Defendant, who was then a detective with the City of Schenectady Police Department, was charged by indictment with three counts of criminal diversion of prescription medications and prescriptions in the fourth degree and one count of official misconduct. The criminal diversion charges were based on allegations that defendant provided Susan Jewett with cash, groceries and other items in exchange for Jewett’s prescription medications. The official misconduct charge was based on an incident where defendant, while off-duty, flashed her badge at a pharmacist filling Jewett’s prescription and inquired whether the pharmacist could speed things up. Two of the criminal diversion charges were dismissed during trial, but defendant was convicted of official misconduct and one count of criminal diversion. County Court imposed a sentence of three years of probation. Defendant appeals.

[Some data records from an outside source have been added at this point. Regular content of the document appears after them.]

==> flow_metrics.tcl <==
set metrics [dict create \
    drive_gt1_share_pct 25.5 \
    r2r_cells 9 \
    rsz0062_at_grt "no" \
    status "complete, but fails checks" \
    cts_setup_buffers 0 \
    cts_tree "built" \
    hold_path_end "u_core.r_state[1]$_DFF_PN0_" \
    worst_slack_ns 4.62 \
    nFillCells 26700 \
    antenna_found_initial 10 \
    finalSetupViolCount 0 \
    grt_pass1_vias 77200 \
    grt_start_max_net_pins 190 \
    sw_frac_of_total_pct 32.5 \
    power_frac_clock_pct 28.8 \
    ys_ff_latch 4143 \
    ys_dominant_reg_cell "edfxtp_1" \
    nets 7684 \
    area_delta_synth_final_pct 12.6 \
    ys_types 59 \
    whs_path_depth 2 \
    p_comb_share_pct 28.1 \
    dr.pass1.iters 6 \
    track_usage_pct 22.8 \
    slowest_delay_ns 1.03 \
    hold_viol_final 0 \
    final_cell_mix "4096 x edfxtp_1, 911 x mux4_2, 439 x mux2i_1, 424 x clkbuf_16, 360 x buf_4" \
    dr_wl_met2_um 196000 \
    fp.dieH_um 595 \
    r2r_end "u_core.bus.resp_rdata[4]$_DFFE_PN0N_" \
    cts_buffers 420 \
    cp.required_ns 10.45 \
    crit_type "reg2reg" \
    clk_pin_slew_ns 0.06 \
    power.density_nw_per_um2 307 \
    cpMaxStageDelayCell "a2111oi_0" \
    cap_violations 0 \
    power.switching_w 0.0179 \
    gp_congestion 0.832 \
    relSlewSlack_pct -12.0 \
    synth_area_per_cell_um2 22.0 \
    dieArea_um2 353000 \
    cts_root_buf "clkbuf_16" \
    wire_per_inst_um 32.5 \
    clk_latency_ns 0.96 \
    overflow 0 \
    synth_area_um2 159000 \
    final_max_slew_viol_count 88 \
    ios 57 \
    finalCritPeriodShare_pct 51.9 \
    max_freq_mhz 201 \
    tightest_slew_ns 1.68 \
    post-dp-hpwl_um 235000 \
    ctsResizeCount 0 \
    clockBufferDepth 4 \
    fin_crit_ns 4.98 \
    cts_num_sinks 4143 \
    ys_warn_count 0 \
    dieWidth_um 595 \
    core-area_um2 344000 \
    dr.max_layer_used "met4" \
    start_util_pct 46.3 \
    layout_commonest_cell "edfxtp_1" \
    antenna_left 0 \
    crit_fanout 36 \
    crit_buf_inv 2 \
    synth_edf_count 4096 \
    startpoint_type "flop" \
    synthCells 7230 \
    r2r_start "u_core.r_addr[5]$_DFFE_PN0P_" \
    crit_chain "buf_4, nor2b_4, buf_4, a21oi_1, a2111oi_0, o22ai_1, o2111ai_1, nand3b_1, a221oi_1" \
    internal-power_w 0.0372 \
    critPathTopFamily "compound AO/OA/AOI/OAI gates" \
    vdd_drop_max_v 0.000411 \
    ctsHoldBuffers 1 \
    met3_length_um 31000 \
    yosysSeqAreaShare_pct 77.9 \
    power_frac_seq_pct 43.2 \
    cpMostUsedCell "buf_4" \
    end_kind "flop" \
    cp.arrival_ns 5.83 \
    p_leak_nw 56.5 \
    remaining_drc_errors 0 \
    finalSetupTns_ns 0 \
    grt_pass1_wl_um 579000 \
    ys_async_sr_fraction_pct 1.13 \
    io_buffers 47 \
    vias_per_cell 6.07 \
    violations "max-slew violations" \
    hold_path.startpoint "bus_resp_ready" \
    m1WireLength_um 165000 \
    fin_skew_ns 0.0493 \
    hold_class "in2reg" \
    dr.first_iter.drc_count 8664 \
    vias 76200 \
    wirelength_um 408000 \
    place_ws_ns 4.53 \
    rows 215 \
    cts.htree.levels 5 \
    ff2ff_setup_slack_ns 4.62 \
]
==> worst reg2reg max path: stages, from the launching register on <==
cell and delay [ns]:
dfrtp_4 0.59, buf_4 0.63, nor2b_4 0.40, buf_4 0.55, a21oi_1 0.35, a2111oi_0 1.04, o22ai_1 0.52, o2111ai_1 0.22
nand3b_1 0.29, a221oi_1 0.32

The evidence was not legally sufficient to support the criminal diversion charge. “A person is guilty of criminal diversion of prescription medications and prescriptions in the fourth degree when he or she commits a criminal diversion act” (Penal Law § 178.10). A criminal diversion act may include “an act or acts in which a person knowingly . . . receives, in exchange for anything of pecuniary value, a prescription medication . . . with knowledge or reasonable grounds to know that the seller or transferor is not authorized by law to sell or transfer such prescription medication” (Penal Law § 178.00 [3] [b]). A prescription medication is defined as “any article for which a prescription is required in order to be lawfully sold, delivered or distributed by any person authorized by law to engage in the practice of the profession of pharmacy”' (Penal Law § 178.00 [1]). To prevail on this charge, the People had to prove that the substance transferred from Jewett to defendant “was, in fact, a prescription medication ... as opposed to an ‘over-the-counter-drug’ ” that can be sold without a prescription (People v Ross, 12 Misc 3d 755, 760 [2006]; see People v Khan, 82 AD3d 44, 55 n 7 [2011], affd 18 NY3d 535 [2012]; compare People v Polanco, 24 Misc 3d 406, 409-410 [2009]).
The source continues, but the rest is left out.